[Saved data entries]
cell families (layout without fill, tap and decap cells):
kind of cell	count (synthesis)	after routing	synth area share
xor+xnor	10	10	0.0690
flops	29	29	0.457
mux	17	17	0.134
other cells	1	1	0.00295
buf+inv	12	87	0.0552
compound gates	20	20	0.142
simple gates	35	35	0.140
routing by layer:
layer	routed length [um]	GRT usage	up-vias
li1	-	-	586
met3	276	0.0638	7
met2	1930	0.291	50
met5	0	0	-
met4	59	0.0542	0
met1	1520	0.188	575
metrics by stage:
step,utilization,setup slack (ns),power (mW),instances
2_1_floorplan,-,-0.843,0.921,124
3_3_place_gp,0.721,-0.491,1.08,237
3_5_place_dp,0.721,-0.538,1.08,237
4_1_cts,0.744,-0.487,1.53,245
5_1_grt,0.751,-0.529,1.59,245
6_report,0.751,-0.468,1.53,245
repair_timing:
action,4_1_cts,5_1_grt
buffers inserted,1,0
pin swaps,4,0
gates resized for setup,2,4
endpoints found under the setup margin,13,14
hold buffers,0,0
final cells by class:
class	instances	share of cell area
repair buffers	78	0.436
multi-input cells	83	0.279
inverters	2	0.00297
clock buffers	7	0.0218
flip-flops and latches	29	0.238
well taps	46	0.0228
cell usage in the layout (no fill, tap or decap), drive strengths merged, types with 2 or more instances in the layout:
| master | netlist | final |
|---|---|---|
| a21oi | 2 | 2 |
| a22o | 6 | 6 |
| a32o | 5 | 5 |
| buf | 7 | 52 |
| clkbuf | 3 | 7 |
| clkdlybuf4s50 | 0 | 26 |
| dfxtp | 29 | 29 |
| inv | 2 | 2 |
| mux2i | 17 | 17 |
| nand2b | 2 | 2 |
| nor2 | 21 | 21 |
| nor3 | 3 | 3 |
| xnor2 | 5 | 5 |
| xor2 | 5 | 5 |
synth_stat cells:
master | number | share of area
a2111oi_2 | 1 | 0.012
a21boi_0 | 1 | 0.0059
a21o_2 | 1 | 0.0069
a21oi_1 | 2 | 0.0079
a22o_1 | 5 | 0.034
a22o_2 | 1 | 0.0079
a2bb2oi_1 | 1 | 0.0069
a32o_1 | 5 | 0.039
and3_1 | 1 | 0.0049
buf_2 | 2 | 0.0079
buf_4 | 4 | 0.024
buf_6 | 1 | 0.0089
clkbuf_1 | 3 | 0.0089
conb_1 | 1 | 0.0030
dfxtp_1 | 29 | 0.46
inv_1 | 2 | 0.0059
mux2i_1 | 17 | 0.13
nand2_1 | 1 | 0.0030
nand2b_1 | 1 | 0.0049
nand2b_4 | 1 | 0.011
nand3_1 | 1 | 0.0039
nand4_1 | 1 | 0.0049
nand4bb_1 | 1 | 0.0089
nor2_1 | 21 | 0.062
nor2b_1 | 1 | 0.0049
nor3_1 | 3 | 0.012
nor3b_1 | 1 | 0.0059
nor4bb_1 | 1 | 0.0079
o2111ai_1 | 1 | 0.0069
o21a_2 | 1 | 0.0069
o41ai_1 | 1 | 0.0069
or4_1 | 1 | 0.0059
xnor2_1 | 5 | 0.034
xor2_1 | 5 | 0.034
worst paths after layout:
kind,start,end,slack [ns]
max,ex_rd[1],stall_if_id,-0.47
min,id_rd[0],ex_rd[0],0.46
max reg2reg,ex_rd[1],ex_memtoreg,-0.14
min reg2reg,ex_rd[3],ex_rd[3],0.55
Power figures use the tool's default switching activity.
<file path="config.mk">
export PLATFORM = sky130hd
export DESIGN_NAME = enc_3b4b_stage
export DESIGN_NICKNAME = d
export VERILOG_FILES = /design/src/rtl/enc_3b4b_stage.sv
export SDC_FILE = /design/constraint.sdc
export NUM_CORES = 1
export LEC_CHECK = 0
export ABC_AREA = 1
export BUFFER_PORTS_ARGS = -buffer_cell sky130_fd_sc_hd__buf_4
export CAP_MARGIN = 40
export CORE_MARGIN = 4
export CORE_UTILIZATION = 25
export DETAILED_ROUTE_END_ITERATION = 10
export GPL_ROUTABILITY_DRIVEN = 0
export GPL_TIMING_DRIVEN = 0
export PLACE_DENSITY = 0.44
export SLEW_MARGIN = 20
export SYNTH_ARGS = -nofsm -noshare
export SYNTH_HDL_FRONTEND = slang
export SYNTH_SLANG_ARGS = --single-unit
</file>
<file path="constraint.sdc">
create_clock -name clk -period 3.3 [get_ports clk]
set_input_delay 0 -clock clk [delete_from_list [all_inputs] [get_ports clk]]
set_output_delay 0 -clock clk [all_outputs]
set_load 0.005 [all_outputs]
</file>
<file path="src/rtl/enc_3b4b_stage.sv">
// enc_3b4b_stage: 3B/4B sub-block encoder stage of an 8B/10B line encoder.
// Accepts {H,G,F} plus K/S/RD6 qualifiers and encodes them into the 4-bit fghj
// sub-block. The result goes into a 2-entry output FIFO with a ready/valid
// handshake on both sides. All state changes on the falling edge of clk.
//
// occupancy | meaning
// ----------+-----------------------------------------------
// EMPTY     | no entry buffered, out_valid low
// ONE       | one entry buffered, can accept and pop together
// FULL      | both entries buffered, in_ready low

module enc_3b4b_stage #(
    parameter int DEPTH = 2
) (
    input  logic       clk,
    input  logic       rst_n,
    input  logic       in_valid,
    output logic       in_ready,
    input  logic [2:0] data_in,
    input  logic       k_in,
    input  logic       s_in,
    input  logic       rd6,
    output logic       out_valid,
    input  logic       out_ready,
    output logic [3:0] fghj,
    output logic       rd_out,
    output logic       k_out
);

    localparam logic [1:0] OCC_EMPTY = 2'd0;
    localparam logic [1:0] OCC_ONE   = 2'd1;
    localparam logic [1:0] OCC_FULL  = 2'd2;

    // Entry layout: {fghj[3:0], rd_out, k_out}
    localparam int ENTRY_W = 6;

    logic [1:0]         occ;
    logic [1:0]         occ_nxt;
    logic               wptr;
    logic               rptr;
    logic               arm;
    logic               accept;
    logic               pop;
    logic [3:0]         enc_code;
    logic               enc_rd;
    logic [ENTRY_W-1:0] mem [DEPTH];
    logic [ENTRY_W-1:0] head;

    // Data character code for one {H,G,F} value, chosen by running disparity.
    function automatic logic [3:0] data_code(input logic [2:0] hgf,
                                             input logic       alt,
                                             input logic       rd);
        logic [3:0] code;
        code = 4'b0000;
        case (hgf)
            3'b000:  code = rd ? 4'b0100 : 4'b1011;
            3'b001:  code = 4'b1001;
            3'b010:  code = 4'b0101;
            3'b011:  code = rd ? 4'b0011 : 4'b1100;
            3'b100:  code = rd ? 4'b0010 : 4'b1101;
            3'b101:  code = 4'b1010;
            3'b110:  code = 4'b0110;
            3'b111: begin
                // The alternate A7 form avoids a run of five equal bits
                // across the 6B/4B boundary when the S term says so.
                if (alt) begin
                    code = rd ? 4'b1000 : 4'b0111;
                end else begin
                    code = rd ? 4'b0001 : 4'b1110;
                end
            end
            default: code = 4'b0000;
        endcase
        return code;
    endfunction

    // Control (K) character code; the S term does not apply to K characters.
    function automatic logic [3:0] ctrl_code(input logic [2:0] hgf,
                                             input logic       rd);
        logic [3:0] code;
        code = 4'b0000;
        case (hgf)
            3'b000:  code = rd ? 4'b0100 : 4'b1011;
            3'b001:  code = rd ? 4'b1001 : 4'b0110;
            3'b010:  code = rd ? 4'b0101 : 4'b1010;
            3'b011:  code = rd ? 4'b0011 : 4'b1100;
            3'b100:  code = rd ? 4'b0010 : 4'b1101;
            3'b101:  code = rd ? 4'b1010 : 4'b0101;
            3'b110:  code = rd ? 4'b0110 : 4'b1001;
            3'b111:  code = rd ? 4'b1000 : 4'b0111;
            default: code = 4'b0000;
        endcase
        return code;
    endfunction

    // Number of ones in a 4-bit code.
    function automatic logic [2:0] ones4(input logic [3:0] code);
        return {2'b00, code[3]} + {2'b00, code[2]}
             + {2'b00, code[1]} + {2'b00, code[0]};
    endfunction

    // Encode the offered symbol; a balanced code keeps the disparity.
    always_comb begin
        enc_code = 4'b0000;
        enc_rd   = 1'b0;
        if (k_in) begin
            enc_code = ctrl_code(data_in, rd6);
        end else begin
            enc_code = data_code(data_in, s_in, rd6);
        end
        enc_rd = (ones4(enc_code) == 3'd2) ? rd6 : ~rd6;
    end

    // Handshake qualifiers. in_ready depends only on registered state, so
    // there is no path from out_ready. While reset is held, in_ready reads 1.
    always_comb begin
        in_ready  = ~rst_n | (arm & (occ != OCC_FULL));
        out_valid = (occ == OCC_ONE) | (occ == OCC_FULL);
        accept    = in_valid & in_ready;
        pop       = out_valid & out_ready;
    end

    // Next occupancy state.
    always_comb begin
        occ_nxt = occ;
        case (occ)
            OCC_EMPTY: begin
                if (accept) begin
                    occ_nxt = OCC_ONE;
                end
            end
            OCC_ONE: begin
                if (accept && !pop) begin
                    occ_nxt = OCC_FULL;
                end else if (pop && !accept) begin
                    occ_nxt = OCC_EMPTY;
                end
            end
            OCC_FULL: begin
                if (pop) begin
                    occ_nxt = OCC_ONE;
                end
            end
            default: occ_nxt = OCC_EMPTY;
        endcase
    end

    // Accepts are held off until one falling edge has passed after reset
    // release, so the first accept lands no earlier than the second edge.
    always_ff @(negedge clk or negedge rst_n) begin
        if (!rst_n) begin
            arm <= 1'b0;
        end else begin
            arm <= 1'b1;
        end
    end

    // Occupancy and pointer update; pointers wrap naturally at 1 bit.
    always_ff @(negedge clk or negedge rst_n) begin
        if (!rst_n) begin
            occ  <= OCC_EMPTY;
            wptr <= 1'b0;
            rptr <= 1'b0;
        end else begin
            occ <= occ_nxt;
            if (accept) begin
                wptr <= ~wptr;
            end
            if (pop) begin
                rptr <= ~rptr;
            end
        end
    end

    // Entry storage. Entries are cleared on reset so the head reads zero
    // immediately and nothing stale can surface after release.
    always_ff @(negedge clk or negedge rst_n) begin
        if (!rst_n) begin
            for (int i = 0; i < DEPTH; i++) begin
                mem[i] <= '0;
            end
        end else if (accept) begin
            mem[wptr] <= {enc_code, enc_rd, k_in};
        end
    end

    // Head entry drives the outputs.
    always_comb begin
        head   = mem[rptr];
        fghj   = head[5:2];
        rd_out = head[1];
        k_out  = head[0];
    end

endmodule

</file>
==> impl_summary.md, run 1 <==
Clock tree
In this run the number of H-tree levels came out at 1. The hold buffer count at cts is 0. The clock reaches the later pin of the worst-skew pair after 0.26 ns.

TritonCTS built the clock tree. TritonCTS created 3 clock buffers. The maximum buffer depth of the clock tree is 2. The CTS sink count is 17. CTS placed an instance of sky130_fd_sc_hd__clkbuf_8 at the clock tree root. Clock-pin slew was measured on the worst setup and hold paths at 0.05 ns.

Hold path
The type of the most critical hold path is input pin to output pin.

Timing
Setup violations remaining at the end of the flow were counted as 4. Setup repair after global routing could not meet its margin everywhere. The final setup TNS is -1.18 ns. The final max-slew violation count is 0.

The setup slack after layout is -0.342 ns. The total count of hold-check failures in the final report is 0. The final setup skew is 0.000639 ns.

Run
Max-cap violations in this run came to 0.

Power
The total power after layout is around 1.1 mW. In this run the static leakage power is 0.912 nW. The total internal power is 666 uW. Combinational logic is responsible for 52.3% of the overall power. The fraction of power consumed by the clock network is 14.3%.

The power per standard cell area is 613 nW/um^2. The fraction of power consumed by sequential logic is 33.4%. The maximum vdd drop is 0.152 mV. The switching power share of the total is 37.3%. The switching component of the power is between 300 and 400 uW.

Synthesis
The share of synthesized area in the top cell type comes to 37.1%. The synthesized flop and latch total is 17. The Yosys step of the flow raised 0 warnings.

The netlist uses 24 different library cells. The fraction of the yosys area taken by sequential cells is 37.1%. The cell taking the most area after synthesis is sky130_fd_sc_hd__dfrtn_1.

Counting every instance in the synthesized netlist gives about 160. By area the synthesized netlist is led by sky130_fd_sc_hd__dfrtn_1 (37%), sky130_fd_sc_hd__nand2_1 (20%), sky130_fd_sc_hd__nand3_1 (7.4%). After synthesis the cells add up to 1150 sq um. The synthesized area per cell is ~7.0 sq um.

The total nets after synthesis is 180.

Die
The die boundary width is 75.7 um. The floorplan step set the die height to 75.7 um. The floorplan has 24 rows.

After floorplanning, the core was sized to cover 4380 sq um. For this configuration, the core starts out at a cell density of 26.1%. During I/O placement, the number of pins put on the boundary was 18. The die covers about 5700 sq um.

Global routing
For this run, the total global-route usage over all layers was measured as between 10 and 15%. The maximum number of pins on one net before global-route repair is 19. The number of global-route vias before repair is approximately 1,300. After global routing the overflow that remains totals 0.

The initial antenna violation count was 0. The wire length of the first global-routing pass is 5470 um.

Routing
Dividing the detail-routed via count by the number of cells gives 4.41. Dividing the detail-routed wire length by the instance count gives 11.7 um. The first TritonRoute pass finished after 4 iterations. The number of design rule violations left after detail routing is 0.

The first-iteration detailed-routing DRC count is 71. The remaining antenna violation count after routing is 0. The via count is between 1,000 and 1,500. The final routed wirelength across all metal layers is 3140 um.

Critical path
In this run the worst path has a maximum fanout of 5. Data on the critical path arrives at its endpoint at 2.11 ns. The category of the critical setup timing path is input pin to flop. The type of element launching the critical path is an input pin. The nature of the critical path endpoint is a flop. The largest individual stage delay along the critical path comes from the cell sky130_fd_sc_hd__fa_1.

For the worst setup path, the data required time is 1.76 ns. The signal on the critical path passes through buf_8 -> nor2_4 -> buf_4 -> nand3_1 -> nand3_1 -> nand2_1 -> a21boi_2 -> fa_1 -> ha_2 -> ha_4 -> nor3b_4 -> xor2_2 -> nand2_1 -> o21ai_1. The largest stage delay on the critical path is ~0.43 ns.

Status
The checks that failed: setup timing. The run finished, with violations left.

Finish
Compared with the post-synthesis result, the final layout area differs by 51.2%. The number of diodes is 0. The post-route netlist has 35.5% of its cells at a drive strength greater than 1. The net count of the finished layout is 235.

Place
The number of I/O port buffers is 17. The half-perimeter wire length of the detailed placement result is 2090 um.
==> per-layer routing <==
| metal | wire length [um] | share of wire, % | global-route usage [%] | up-vias |
|---|---|---|---|---|
| met5 | 0 | 0 | 0 | - |
| li1 | - | - | - | 618 |
| met3 | 78 | 2.5 | 0.396 | 8 |
| met2 | 1620 | 51 | 21.9 | 26 |
| met1 | 1370 | 44 | 14.8 | 534 |
| met4 | 78 | 2.5 | 6.80 | 0 |
==> cells in the mapped netlist <==
| library cell | n |
|---|---|
| sky130_fd_sc_hd__nand4_1 | 1 |
| sky130_fd_sc_hd__nor3b_1 | 1 |
| sky130_fd_sc_hd__o211ai_1 | 1 |
| sky130_fd_sc_hd__nand2_1 | 62 |
| sky130_fd_sc_hd__o21ai_0 | 11 |
| sky130_fd_sc_hd__ha_1 | 6 |
| sky130_fd_sc_hd__a21oi_1 | 2 |
| sky130_fd_sc_hd__inv_2 | 2 |
| sky130_fd_sc_hd__inv_1 | 18 |
| sky130_fd_sc_hd__buf_4 | 1 |
| sky130_fd_sc_hd__dfrtn_1 | 17 |
| sky130_fd_sc_hd__clkbuf_1 | 1 |
| sky130_fd_sc_hd__nor3_1 | 1 |
| sky130_fd_sc_hd__o21ai_1 | 2 |
| sky130_fd_sc_hd__and2_1 | 1 |
| sky130_fd_sc_hd__nor2_4 | 1 |
| sky130_fd_sc_hd__nand3_1 | 17 |
| sky130_fd_sc_hd__conb_1 | 1 |
| sky130_fd_sc_hd__nand2_2 | 3 |
| sky130_fd_sc_hd__or2_2 | 1 |
| sky130_fd_sc_hd__nor2_1 | 6 |
| sky130_fd_sc_hd__a21boi_0 | 1 |
| sky130_fd_sc_hd__fa_1 | 1 |
| sky130_fd_sc_hd__xor2_1 | 5 |
==> power groups by stage <==
stage | clock network, mW | registers [mW] | logic (mW)
2_1_floorplan | 0 | 0.345 | 0.305
3_3_place_gp | 0 | 0.354 | 0.471
3_5_place_dp | 0 | 0.358 | 0.483
4_1_cts | 0.160 | 0.354 | 0.545
5_1_grt | 0.169 | 0.365 | 0.639
6_report | 0.152 | 0.354 | 0.556
==> worst paths after layout <==
| path | cells after the start | startpoint | slack (ns) | endpoint |
|---|---|---|---|---|
| setup / recovery | 14 | data_in[0] | -0.34 | mem[7] |
| hold / removal | 3 | rst_n | 0.42 | in_ready |
| setup reg to reg | 10 | occ[0] | 1.55 | mem[0] |
| hold reg to reg | 2 | mem[8] | 0.43 | mem[8] |
| max in group asynchronous | 1 | rst_n | 1.94 | mem[2] |
| min in group asynchronous | 1 | rst_n | 1.13 | mem[11] |
==> cells by family after synthesis <==
| family | count (synthesis) | synth area share (%) |
|---|---|---|
| xor gates and xnor gates | 5 | 3.82 |
| other | 1 | 0.327 |
| DFF | 17 | 37.1 |
| AOI/OAI and AO/OA | 17 | 7.86 |
| adders and majority gates | 7 | 8.30 |
| buffers and inverters | 22 | 7.53 |
| and+or+nand+nor | 94 | 35.0 |
==> what timing repair did <==
item / 4_1_cts / 5_1_grt
resized for setup: 11 / 11
setup buffers: 28 / 5
setup endpoints to repair: 2 / 4
pin swaps: 11 / 10
==> area by class of cell <==
type | instances | area [sq um]
flip-flops and latches | 17 | 425
multi-input cells | 124 | 709
plain buffers | 2 | 11.3
well taps | 52 | 65.1
inverters | 20 | 82.6
clock buffers | 4 | 45.0
fillers | 450 | 2650
repair buffers | 50 | 394
==> placed cells by master, fill, tap and decap left out, drive strengths merged, types with 2 or more instances in the layout <==
cell type / count
nand2: 65
o21ai: 13
clkbuf: 5
a21oi: 2
buf: 51
nand3: 17
nor2: 7
xor2: 5
dfrtn: 17
inv: 20
ha: 6
==> flip-flops by register name, summed over array words and instances, names as in the netlist <==
name and count:
arm 1, rptr 1, mem 12, wptr 1, occ 2
==> through the flow <==
stage	setup WS, ns	area (sq um)	std cells	utilization [%]	hold slack [ns]
floorplan	-0.373	1170	163	-	0.0537
global placement	-0.671	1360	232	31.0	0.423
detailed placement	-0.707	1360	232	31.0	0.432
CTS	-0.322	1660	264	37.8	0.433
global route	-0.424	1730	269	39.5	0.438
finish	-0.342	1730	269	39.5	0.420
==> worst max-delay path: cells and delay by family <==
family,cells,cell delay (ns)
AND/OR/NAND/NOR,6,0.67
adder cells (fa/ha/maj),3,0.89
XOR/XNOR,1,0.09
buffers and inverters,2,0.23
AO/OA/AOI/OAI,2,0.21
Note: power is estimated with default switching activity, not from simulation.
==> inputs of run 2 (changes only) <==
- CTS_BUF_LIST: default -> sky130_fd_sc_hd__clkbuf_4 sky130_fd_sc_hd__clkbuf_8
==> run 2 against run 1 <==
Net effect: total power is 0.48% higher; hold slack hardly changed; cell count stayed put; first-iteration DRC count is 1.4% lower; die area stayed put; non-clock buffer count stayed put; the flow still finishes with violations (setup timing); via count is 0.93% higher; cell area is 0.22% higher; wire length is 1.4% lower; critical endpoint unchanged; flip-flop and latch count stayed put; clock power is 5% higher.
==> impl_summary.md, run 2 (same netlist as run 1, synthesis figures left out) <==
Die
For this configuration, the core starts out at a cell density of a little over a quarter. 18 I/O pins were placed. The floorplan die area is 5730 sq um. The initialized floorplan defines 24 standard-cell rows. The die boundary height is 75.7 um. The standard cell core area is 4380 sq um.

Measured along the x axis, the die boundary spans 75.7 um.

Clock tree
Clock-pin slew was measured on the worst setup and hold paths at 0.05 ns. The root cell of the clock tree is sky130_fd_sc_hd__clkbuf_8. The CTS sink count is 17. The clock passes through at most 2 buffers. The later pin in the worst-skew pair is clocked with a latency of 0.26 ns. TritonCTS built the clock tree.

The hold buffer count at cts is 0. In this run the number of H-tree levels came out at 1. The number of clock buffers added by TritonCTS is 3.

Finish
The repair_antennas step left the layout with diodes totalling 0. In the layout the commonest cells are sky130_fd_sc_hd__nand2_1 (55), sky130_fd_sc_hd__buf_4 (47), sky130_fd_sc_hd__inv_1 (18). In the final layout, the multi-input gates occupy 709 sq um. In the final design database the tool counted about 240 nets. In the final layout, the registers with the most flip-flops are mem (12), occ (2). The total of fill cells in the finished design is 449. The final standard cell area without fillers is 1740 sq um. The area growth from synthesis to layout is 51.5%. In the final layout, the share of cells above drive strength 1 is a little over a third.

The flip-flop count of the largest register after layout is 12. The storage element area is 425 sq um. The leading cell type in the layout, fill and taps excluded is sky130_fd_sc_hd__nand2_1. The register with the most flip-flops in the final layout is mem.

Routing
The length of the first detailed-routing pass in iterations is 4. The mean routed wirelength per cell is 11.5 um. In the routed design, unresolved DRC markers number 0. The via count is 1,197. The final routed wirelength across all metal layers is 3100 um.

After detailed routing, the number of vias per cell comes to 4.45. In this run the remaining antenna-violating nets after routing total 0. The first-iteration detailed-routing DRC count is 70.

Place
The cell area reported after detailed placement is about 1400 sq um. The count of buffers added on input and output ports is 17. The placement-stage worst setup slack is -0.707 ns.

The HPWL after detailed placement is 2090 um.

Global routing
The initial antenna violation count is 0. The number of global-route vias before repair is 1,282. Entering global routing, the biggest net connects 19 pins. The total overflow left after global routing is 0. Across every metal layer, demand over resource in global routing totals 12.1%. The first global-routing pass estimated 5420 um of wire.

Timing
Setup repair after global routing could not meet its margin everywhere. The final number of setup-violating endpoints is 4. The final setup skew is 0.000707 ns. The total count of hold-check failures in the final report is 0. Across all setup checks in the final design, the least slack found is -0.343 ns. The final max-slew violation count is 0.

Critical path
The category of the critical setup timing path is input pin to flop. The arrival time of the worst setup path is 2.10 ns. The nature of the critical path endpoint is a flop. STA puts the critical path data required time at around 1.8 ns. The maximum net fanout on the critical path is 5. The worst setup path is launched from an input pin. The setup slack of the most critical reg-to-reg path is 1.55 ns.

Run
The number of maximum-capacitance constraint violations is 0.

Status
The flow ran to the end, but the final reports show violations. The final reports fail on setup timing.

Power
Power spread over the standard cell area amounts to 615 nW/um^2. The analysis attributes to cell leakage a power of 0.916 nW. The design draws approximately 1.1 mW. The maximum vdd drop is 0.151 mV.

Hold path
In this run the worst hold path is classified as input pin to output pin.
[run 2: changes by cell type in the layout (fill, tap and decap cells not counted)]
cell / previous run / this run
sky130_fd_sc_hd__clkbuf_4: 0 / 1
sky130_fd_sc_hd__clkbuf_1: 2 / 1
[run 2: final cells by class]
type	count	share of cell area, %
sequential	17	24.5
tap	52	3.75
clock buffer	4	2.81
timing repair buffer	50	22.7
multi-input combinational	124	40.9
inverter	20	4.76
buffer	2	0.648
[run 2: metrics by stage]
stage               utilization, %  instances  hold WS, ns  TNS, ns
finish                        39.6        269        0.419    -1.18
detailed placement            31.0        232        0.432    -1.39
floorplan                        -        163       0.0537   -0.734
global placement              31.0        232        0.423    -1.32
CTS                           37.9        264        0.433    -1.06
global route                  39.6        269        0.438    -1.60
[run 2: what timing repair did]
action,in CTS,in global routing
cloned,0,0
pin swaps,11,11
setup buffers,28,5
resized for setup,11,11
setup endpoints to repair,2,4
hold endpoints to repair,0,0
[run 2: routing by layer]
metal / track usage [%] / share of wire (%)
met4: 6.21 / 2.5
met3: 0.396 / 2.7
met1: 14.8 / 43
met2: 21.4 / 51
met5: 0 / 0
[run 2: final timing paths]
path	from	end	cells past startpoint
worst max-delay path	data_in[0]	mem[7]	14
worst min-delay path	rst_n	in_ready	3
worst max register to register	occ[0]	mem[0]	10
worst min register to register	mem[8]	mem[8]	2
max in group asynchronous	rst_n	mem[2]	1
min in group asynchronous	rst_n	mem[11]	1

→ Task details: The range runs from the line above containing "buf_4 | 4 | 0.024" to the line containing "min reg2reg,ex_rd[3],ex_rd[3],0.55", inclusive. Restate those lines word for word and no others.

→ The completed task:
buf_4 | 4 | 0.024
buf_6 | 1 | 0.0089
clkbuf_1 | 3 | 0.0089
conb_1 | 1 | 0.0030
dfxtp_1 | 29 | 0.46
inv_1 | 2 | 0.0059
mux2i_1 | 17 | 0.13
nand2_1 | 1 | 0.0030
nand2b_1 | 1 | 0.0049
nand2b_4 | 1 | 0.011
nand3_1 | 1 | 0.0039
nand4_1 | 1 | 0.0049
nand4bb_1 | 1 | 0.0089
nor2_1 | 21 | 0.062
nor2b_1 | 1 | 0.0049
nor3_1 | 3 | 0.012
nor3b_1 | 1 | 0.0059
nor4bb_1 | 1 | 0.0079
o2111ai_1 | 1 | 0.0069
o21a_2 | 1 | 0.0069
o41ai_1 | 1 | 0.0069
or4_1 | 1 | 0.0059
xnor2_1 | 5 | 0.034
xor2_1 | 5 | 0.034
worst paths after layout:
kind,start,end,slack [ns]
max,ex_rd[1],stall_if_id,-0.47
min,id_rd[0],ex_rd[0],0.46
max reg2reg,ex_rd[1],ex_memtoreg,-0.14
min reg2reg,ex_rd[3],ex_rd[3],0.55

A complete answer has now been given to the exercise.